1. Kamienica Leona Breslauera, Górnośląska 22
W aplikacji City Talks nazwaliśmy ją secesyjną perłą, bo gdy się wpatrzymy w elewację budynku dostrzeżemy wiele motywów roślinnych, rzeźb i ornamentów, które kojarzą się z ogrodem. Kamienica powstała w 1904 roku i cudem przetrwała II wojnę światową. W czasie powstania ulica Górnośląska mocno ucierpiała, pożary strawiły wiele budynków, ale secesyjna perła ocalała. Obecnie jest opustoszała, nie wiadomo więc przed kim strzegą wejścia do kamienicy kamienne skrzaty. Może pilnują witraży?
2. Kamienica Romualda Nazimka, Inżynierska 9
Praskie bramy owiane są legendą. W przejeździe bramnym kamienicy przy Inżynierskiej 9 możecie spotkać aniołki wymalowane na sklepieniu i jest to zaledwie przedsmak tego, co można znaleźć pod tym adresem!
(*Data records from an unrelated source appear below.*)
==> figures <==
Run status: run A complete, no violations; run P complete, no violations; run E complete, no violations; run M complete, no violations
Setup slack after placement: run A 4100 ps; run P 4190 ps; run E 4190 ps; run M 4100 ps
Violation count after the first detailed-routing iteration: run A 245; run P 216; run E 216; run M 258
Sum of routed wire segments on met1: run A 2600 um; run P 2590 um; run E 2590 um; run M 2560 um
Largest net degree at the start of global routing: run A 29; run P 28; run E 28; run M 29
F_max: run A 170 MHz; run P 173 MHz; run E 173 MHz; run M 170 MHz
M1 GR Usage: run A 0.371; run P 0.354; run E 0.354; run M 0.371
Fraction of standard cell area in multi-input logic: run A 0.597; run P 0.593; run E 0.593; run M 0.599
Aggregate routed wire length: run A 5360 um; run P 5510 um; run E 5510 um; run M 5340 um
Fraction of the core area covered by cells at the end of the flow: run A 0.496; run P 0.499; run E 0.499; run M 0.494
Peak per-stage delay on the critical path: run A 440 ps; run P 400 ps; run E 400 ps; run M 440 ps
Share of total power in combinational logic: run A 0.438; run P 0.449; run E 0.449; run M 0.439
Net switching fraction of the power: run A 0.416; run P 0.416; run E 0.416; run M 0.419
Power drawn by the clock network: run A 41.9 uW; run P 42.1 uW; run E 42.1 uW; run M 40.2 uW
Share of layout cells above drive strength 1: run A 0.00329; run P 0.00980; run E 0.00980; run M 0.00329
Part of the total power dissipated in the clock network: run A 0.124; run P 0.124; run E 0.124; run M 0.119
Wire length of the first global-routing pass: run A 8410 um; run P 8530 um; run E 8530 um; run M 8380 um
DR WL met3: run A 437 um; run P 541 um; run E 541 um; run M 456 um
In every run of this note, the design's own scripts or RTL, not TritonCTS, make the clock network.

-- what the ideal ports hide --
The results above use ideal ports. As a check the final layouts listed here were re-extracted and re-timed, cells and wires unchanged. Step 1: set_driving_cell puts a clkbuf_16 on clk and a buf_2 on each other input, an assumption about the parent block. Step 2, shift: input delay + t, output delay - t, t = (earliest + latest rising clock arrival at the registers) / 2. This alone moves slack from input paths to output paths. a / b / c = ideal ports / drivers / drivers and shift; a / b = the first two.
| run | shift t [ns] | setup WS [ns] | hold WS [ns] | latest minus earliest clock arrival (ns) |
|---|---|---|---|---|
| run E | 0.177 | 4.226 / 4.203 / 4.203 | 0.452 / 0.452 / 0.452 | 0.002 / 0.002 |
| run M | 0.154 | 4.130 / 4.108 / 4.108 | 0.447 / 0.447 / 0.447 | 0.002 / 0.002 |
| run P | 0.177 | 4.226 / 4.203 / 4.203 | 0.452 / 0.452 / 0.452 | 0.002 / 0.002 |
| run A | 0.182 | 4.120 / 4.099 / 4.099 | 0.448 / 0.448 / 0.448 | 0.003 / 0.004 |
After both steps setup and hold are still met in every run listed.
Czteropiętrowa okazała kamienica powstała w 1912 roku. Dziś nadal imponuje swoją wysokością, ale niestety, straciła większość zdobień z elewacji. Zachowały się jedynie pilastry oraz oryginalne zwieńczenie z datą powstania budynku. W niektórych mieszkaniach zachowała się jeszcze oryginalna sztukateria przy suficie, a na klatkach schodowych znajdziemy fragmenty oryginalnych kafli. W kamienicy wymieniono okna, może więc cały dom doczeka się wreszcie zasłużonego remontu?
3. Kamienica Jana Helda, Wileńska 13
Musisz przejść na drugą stronę ulicy i z odległości spojrzeć na elewację tej kamienicy, inaczej przejdziesz obok niej obojętnie, bo wyda ci się kolejnym zaniedbanym praskim domem. A tym czasem żeliwne zdobione balustrady balkonów oraz w całości zachowane pasmo dekoracyjne na ostatniej kondygnacji świadczą, że kiedyś była to reprezentacyjna kamienica. Nadal jest, chociaż przydałaby się jej sensowna renowacja! A w ramach ciekawostki zdradzimy Wam, że po wojnie przez chwilę mieściła się tu siedziba ambasady ZSRR.
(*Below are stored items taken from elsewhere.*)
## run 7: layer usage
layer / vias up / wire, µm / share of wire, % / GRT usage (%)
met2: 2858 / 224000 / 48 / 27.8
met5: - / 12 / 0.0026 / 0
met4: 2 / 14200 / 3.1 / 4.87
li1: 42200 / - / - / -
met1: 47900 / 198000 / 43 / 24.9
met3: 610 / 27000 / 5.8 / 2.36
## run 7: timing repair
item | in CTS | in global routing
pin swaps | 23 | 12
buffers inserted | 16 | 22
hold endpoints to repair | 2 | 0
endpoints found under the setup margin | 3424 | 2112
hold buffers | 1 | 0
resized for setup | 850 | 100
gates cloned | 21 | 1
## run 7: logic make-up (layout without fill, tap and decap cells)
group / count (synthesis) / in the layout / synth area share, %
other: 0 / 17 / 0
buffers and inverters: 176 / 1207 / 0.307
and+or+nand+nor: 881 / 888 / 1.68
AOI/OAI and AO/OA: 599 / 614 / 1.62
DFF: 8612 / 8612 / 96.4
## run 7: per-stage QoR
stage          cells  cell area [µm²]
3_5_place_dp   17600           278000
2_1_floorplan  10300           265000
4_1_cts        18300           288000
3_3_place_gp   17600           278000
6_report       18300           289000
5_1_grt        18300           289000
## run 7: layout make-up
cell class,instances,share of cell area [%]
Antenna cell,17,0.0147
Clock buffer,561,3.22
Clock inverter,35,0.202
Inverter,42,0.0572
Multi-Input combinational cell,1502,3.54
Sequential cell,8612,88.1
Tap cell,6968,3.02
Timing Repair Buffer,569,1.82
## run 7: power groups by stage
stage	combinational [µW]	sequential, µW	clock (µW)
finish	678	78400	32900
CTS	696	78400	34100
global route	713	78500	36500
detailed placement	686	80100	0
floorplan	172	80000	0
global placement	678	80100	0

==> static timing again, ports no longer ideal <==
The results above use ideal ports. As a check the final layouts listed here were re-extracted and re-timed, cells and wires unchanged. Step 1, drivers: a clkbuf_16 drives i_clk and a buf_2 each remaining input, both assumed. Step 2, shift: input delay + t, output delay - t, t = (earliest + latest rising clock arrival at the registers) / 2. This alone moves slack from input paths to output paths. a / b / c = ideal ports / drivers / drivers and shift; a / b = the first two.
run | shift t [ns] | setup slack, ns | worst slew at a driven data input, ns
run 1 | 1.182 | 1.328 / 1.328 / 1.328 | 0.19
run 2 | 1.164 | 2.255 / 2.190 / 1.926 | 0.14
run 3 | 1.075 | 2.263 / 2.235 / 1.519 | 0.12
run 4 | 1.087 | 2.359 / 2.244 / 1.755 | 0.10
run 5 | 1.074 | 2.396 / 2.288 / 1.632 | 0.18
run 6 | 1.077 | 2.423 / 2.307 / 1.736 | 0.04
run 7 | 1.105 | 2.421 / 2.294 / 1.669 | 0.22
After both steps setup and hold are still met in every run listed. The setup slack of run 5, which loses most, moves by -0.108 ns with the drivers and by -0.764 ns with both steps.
4. Kamienica Martensów i Daabów, Stalowa 28
Spójrz tylko na dekoracje zdobiące fasadę tej kamienicy. Kiedyś tak wyglądało wiele praskich domów. Większość z nich, choć przetrwała dwie wojny światowe, w czasach PRL-u straciła zdobienia nadające im urok. Ówczesnym władzom eleganckie przedwojenne budynki kojarzyły się z burżuazją. Dom, który podziwiasz, zbudował w roku 1890 Leopold Daab, znany warszawski przedsiębiorca, który na przełomie XIX i XX wieku zainwestował w kilka nieruchomości na Pradze.
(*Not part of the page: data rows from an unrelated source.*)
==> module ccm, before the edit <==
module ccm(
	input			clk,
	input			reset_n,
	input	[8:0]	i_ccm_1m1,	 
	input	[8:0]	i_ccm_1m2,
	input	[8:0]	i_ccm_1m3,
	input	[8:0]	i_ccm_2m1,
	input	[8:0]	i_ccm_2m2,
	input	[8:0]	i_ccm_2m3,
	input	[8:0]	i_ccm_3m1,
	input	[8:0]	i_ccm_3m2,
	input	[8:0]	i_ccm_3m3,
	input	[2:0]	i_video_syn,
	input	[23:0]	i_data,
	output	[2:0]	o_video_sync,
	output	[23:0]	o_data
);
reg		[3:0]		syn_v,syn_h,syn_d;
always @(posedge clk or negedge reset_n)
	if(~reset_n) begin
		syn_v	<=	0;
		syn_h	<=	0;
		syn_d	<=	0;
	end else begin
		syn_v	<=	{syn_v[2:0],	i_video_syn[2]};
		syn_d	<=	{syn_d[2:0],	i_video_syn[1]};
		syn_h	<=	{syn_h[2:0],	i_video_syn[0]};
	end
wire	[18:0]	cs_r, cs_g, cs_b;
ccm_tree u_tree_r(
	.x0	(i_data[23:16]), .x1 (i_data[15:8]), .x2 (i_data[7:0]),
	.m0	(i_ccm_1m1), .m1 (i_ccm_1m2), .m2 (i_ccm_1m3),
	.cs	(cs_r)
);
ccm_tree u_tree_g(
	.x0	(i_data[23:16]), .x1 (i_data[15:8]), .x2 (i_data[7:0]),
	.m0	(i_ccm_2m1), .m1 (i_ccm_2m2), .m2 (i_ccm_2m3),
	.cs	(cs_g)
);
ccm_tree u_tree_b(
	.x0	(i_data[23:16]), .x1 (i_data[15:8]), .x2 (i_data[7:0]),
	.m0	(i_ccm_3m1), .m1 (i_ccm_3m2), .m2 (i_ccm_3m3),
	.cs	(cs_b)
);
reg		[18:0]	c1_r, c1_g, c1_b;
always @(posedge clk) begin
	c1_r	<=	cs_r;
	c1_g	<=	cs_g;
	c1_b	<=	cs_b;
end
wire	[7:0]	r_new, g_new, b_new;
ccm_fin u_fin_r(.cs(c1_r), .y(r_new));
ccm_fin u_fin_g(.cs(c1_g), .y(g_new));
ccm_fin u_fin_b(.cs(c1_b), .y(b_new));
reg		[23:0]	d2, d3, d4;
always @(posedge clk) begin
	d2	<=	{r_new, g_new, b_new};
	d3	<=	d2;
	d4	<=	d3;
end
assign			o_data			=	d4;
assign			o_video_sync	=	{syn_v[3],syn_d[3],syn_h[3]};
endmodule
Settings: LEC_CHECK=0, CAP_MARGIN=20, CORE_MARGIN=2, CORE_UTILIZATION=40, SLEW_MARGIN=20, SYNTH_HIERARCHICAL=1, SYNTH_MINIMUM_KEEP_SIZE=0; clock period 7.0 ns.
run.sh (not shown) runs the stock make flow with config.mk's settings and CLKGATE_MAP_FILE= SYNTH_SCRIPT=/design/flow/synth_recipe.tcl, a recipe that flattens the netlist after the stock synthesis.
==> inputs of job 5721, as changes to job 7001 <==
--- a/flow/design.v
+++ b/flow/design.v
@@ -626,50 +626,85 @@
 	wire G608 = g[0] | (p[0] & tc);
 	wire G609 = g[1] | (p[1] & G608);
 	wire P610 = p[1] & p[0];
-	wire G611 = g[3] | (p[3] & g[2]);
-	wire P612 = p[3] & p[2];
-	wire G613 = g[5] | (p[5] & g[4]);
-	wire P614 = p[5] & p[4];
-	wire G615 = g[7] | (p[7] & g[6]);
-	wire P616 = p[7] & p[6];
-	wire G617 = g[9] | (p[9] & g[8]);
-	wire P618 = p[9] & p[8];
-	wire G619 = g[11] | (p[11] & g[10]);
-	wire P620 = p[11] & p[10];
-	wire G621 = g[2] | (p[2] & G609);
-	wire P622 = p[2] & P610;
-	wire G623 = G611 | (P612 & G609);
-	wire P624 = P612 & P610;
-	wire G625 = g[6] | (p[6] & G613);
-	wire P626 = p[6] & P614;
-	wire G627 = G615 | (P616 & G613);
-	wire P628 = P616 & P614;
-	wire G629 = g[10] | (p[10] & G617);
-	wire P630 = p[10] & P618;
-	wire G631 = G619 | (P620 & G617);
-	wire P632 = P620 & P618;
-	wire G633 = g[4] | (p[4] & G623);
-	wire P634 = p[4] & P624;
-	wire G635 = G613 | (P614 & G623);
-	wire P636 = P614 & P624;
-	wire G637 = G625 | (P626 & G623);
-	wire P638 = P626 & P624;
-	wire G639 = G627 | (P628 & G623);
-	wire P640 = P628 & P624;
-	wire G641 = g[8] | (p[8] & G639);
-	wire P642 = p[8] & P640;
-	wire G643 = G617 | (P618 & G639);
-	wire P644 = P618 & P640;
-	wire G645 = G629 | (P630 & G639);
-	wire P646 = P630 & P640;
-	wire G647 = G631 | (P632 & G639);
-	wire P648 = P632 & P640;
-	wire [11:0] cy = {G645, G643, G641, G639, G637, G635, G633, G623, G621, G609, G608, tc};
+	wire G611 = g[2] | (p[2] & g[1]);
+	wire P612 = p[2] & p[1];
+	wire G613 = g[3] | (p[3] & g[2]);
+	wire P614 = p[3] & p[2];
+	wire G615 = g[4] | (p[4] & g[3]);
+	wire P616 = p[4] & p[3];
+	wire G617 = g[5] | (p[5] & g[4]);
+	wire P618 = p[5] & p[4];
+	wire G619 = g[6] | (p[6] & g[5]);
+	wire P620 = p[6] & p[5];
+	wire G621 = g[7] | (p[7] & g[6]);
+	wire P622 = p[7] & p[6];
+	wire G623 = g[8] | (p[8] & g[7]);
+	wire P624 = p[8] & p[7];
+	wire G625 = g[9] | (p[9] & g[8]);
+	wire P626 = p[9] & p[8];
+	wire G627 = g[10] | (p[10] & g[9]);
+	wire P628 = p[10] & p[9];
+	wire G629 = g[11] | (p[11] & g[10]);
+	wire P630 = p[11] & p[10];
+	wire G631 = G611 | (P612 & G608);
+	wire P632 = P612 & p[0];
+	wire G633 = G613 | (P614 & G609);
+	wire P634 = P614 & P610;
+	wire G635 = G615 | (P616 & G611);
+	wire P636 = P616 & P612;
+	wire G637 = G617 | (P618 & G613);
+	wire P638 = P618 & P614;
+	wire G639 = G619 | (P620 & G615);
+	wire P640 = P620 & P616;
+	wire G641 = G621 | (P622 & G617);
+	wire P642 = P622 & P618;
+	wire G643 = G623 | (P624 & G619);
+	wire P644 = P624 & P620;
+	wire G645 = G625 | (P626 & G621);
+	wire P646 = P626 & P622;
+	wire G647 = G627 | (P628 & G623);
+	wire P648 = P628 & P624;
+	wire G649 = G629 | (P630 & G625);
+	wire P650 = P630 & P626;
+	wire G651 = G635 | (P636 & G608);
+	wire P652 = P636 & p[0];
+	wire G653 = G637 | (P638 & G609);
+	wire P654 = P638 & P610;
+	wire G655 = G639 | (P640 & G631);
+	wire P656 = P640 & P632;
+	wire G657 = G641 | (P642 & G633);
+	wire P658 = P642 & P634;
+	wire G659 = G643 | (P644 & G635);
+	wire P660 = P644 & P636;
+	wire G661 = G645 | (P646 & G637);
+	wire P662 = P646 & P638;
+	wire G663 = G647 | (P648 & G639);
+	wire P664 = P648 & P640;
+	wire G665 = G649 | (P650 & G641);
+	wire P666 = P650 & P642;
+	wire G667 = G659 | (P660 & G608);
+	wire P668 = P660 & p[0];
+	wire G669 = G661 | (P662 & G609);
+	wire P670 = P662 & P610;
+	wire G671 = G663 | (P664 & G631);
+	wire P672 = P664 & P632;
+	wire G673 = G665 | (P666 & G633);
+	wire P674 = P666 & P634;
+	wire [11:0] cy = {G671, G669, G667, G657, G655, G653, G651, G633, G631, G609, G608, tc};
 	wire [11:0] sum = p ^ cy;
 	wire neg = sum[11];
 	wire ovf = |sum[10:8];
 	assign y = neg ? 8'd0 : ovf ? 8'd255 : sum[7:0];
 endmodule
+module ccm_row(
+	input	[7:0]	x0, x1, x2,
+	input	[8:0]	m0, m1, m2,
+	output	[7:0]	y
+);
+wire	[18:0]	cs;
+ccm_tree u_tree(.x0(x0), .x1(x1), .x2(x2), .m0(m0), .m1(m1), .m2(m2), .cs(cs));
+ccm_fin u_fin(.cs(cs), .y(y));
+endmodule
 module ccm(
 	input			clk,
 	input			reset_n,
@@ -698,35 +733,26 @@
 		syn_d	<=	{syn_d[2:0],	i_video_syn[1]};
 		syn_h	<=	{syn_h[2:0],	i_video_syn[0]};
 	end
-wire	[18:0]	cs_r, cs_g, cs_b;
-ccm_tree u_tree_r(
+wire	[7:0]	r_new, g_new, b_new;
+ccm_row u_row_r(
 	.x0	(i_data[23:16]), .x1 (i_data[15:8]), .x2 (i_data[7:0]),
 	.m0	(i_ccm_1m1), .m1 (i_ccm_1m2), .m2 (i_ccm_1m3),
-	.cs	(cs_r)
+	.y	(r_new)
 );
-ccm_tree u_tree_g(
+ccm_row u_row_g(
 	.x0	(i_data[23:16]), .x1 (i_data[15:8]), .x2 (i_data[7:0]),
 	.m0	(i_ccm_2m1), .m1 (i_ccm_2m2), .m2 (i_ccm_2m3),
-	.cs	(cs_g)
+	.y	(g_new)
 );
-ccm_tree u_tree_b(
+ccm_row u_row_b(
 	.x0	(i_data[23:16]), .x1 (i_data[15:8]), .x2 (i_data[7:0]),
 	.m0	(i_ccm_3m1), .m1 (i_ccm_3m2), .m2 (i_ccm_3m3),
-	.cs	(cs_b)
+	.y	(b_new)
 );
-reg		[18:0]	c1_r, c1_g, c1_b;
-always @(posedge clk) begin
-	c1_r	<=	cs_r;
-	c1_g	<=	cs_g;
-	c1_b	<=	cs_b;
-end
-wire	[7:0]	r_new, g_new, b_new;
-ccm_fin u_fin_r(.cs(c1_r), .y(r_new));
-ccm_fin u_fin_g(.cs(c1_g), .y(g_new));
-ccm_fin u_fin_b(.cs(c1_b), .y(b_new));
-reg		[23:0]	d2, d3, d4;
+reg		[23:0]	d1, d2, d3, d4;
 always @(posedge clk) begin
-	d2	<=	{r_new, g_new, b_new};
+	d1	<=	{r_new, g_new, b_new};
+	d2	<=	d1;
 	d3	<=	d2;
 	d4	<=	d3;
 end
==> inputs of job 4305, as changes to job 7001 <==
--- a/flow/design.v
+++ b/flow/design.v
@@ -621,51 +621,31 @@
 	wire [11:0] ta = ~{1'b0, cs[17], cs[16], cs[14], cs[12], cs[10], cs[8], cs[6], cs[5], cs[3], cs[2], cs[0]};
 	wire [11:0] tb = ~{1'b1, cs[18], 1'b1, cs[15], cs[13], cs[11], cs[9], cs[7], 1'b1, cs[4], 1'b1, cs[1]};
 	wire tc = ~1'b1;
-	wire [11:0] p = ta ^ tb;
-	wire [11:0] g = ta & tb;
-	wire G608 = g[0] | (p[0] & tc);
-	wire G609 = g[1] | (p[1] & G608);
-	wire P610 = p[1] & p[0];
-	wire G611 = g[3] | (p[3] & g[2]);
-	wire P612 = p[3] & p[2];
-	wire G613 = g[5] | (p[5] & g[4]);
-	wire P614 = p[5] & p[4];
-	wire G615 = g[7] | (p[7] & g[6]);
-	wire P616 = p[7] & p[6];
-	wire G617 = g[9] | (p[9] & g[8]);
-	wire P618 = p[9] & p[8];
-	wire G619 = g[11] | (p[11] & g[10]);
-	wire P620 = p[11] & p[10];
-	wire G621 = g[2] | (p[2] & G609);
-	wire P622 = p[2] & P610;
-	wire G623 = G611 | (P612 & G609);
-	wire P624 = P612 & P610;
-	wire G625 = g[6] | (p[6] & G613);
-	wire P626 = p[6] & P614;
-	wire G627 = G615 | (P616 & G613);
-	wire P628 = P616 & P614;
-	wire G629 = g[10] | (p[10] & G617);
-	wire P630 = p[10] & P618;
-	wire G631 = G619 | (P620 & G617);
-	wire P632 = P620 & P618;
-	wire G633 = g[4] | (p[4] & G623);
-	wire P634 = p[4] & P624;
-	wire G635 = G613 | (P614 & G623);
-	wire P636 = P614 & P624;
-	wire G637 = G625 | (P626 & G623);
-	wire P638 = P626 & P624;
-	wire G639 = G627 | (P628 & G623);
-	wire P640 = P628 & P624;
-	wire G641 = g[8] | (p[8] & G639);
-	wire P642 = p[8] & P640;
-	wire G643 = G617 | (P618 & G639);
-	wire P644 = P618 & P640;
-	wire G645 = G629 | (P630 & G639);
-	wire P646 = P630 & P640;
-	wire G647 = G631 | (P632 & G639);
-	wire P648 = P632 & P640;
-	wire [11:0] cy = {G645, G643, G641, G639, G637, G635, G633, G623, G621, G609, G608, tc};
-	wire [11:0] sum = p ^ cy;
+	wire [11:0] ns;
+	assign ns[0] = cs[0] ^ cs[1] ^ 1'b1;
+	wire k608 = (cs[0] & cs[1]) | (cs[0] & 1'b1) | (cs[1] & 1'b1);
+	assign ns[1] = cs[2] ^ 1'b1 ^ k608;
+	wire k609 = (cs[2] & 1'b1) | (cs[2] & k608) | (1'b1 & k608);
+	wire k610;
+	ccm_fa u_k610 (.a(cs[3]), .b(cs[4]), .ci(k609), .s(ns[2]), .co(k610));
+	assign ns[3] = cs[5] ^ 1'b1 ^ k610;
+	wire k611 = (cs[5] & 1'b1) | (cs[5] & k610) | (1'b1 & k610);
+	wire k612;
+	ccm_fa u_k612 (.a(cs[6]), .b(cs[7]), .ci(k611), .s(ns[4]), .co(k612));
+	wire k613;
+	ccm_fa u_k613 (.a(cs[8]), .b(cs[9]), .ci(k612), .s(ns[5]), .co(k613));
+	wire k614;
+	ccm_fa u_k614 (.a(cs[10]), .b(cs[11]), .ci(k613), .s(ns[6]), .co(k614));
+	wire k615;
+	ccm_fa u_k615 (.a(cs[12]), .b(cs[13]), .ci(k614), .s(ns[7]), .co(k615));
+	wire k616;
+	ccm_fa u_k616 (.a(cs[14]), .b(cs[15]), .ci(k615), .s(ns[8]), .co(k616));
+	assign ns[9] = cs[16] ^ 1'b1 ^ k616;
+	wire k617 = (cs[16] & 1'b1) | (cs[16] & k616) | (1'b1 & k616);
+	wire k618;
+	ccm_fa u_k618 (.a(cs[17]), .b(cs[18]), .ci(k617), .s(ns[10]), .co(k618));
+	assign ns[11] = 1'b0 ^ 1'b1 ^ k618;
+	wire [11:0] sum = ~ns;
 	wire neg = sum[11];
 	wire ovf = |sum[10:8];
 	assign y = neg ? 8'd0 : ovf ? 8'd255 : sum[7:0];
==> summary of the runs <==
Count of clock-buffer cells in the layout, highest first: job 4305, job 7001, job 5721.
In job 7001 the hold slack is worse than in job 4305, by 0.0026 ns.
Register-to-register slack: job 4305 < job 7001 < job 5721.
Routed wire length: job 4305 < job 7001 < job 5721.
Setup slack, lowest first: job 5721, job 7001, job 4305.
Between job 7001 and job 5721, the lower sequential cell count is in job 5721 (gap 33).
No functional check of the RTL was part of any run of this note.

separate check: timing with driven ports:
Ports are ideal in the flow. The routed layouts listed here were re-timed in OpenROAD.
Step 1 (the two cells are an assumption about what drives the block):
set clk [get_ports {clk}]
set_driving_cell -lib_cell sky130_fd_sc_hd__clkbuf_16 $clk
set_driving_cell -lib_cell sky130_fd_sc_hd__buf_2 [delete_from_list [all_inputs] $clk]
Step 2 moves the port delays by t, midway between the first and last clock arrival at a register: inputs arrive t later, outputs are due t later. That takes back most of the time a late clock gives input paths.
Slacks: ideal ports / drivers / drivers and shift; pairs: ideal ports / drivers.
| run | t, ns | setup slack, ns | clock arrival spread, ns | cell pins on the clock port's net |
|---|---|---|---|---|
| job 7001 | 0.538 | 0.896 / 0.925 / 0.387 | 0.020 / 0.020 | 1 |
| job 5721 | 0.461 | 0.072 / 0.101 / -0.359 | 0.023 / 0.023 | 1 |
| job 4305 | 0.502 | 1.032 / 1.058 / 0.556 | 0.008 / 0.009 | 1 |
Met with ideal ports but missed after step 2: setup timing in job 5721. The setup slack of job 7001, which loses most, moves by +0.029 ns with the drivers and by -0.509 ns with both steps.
5. Kamienica Chaima Gerkowicza, Żelazna 66
Wybudowana w 1911 r. przez Henryka Spigelmana, wyróżniała się secesyjnymi ozdobami, kutymi balkonami i zdobioną mozaikami bramą. Jej właścicielem był Chaim Gerkowicz. W czasie wojny znalazła się w obrębie getta i to cudem ocalała czasy getta oraz powstania warszawskie. Niestety dziś wygląda koszmarnie, opustoszała, pozbawiona tynku, dawnych ozdób. Wystarczy jednak zajrzeć przez kraty do bramy, by domyślić się, jak pięknie było tu dawniej. W bramie wciąż widać oryginalne kafle. Pomimo że budynek wpisany jest do ewidencji zabytków, a miasto objęło go programem rewitalizacji, to nie widać śladu jakichkolwiek działań, które mają uchronić go od kompletnej ruiny.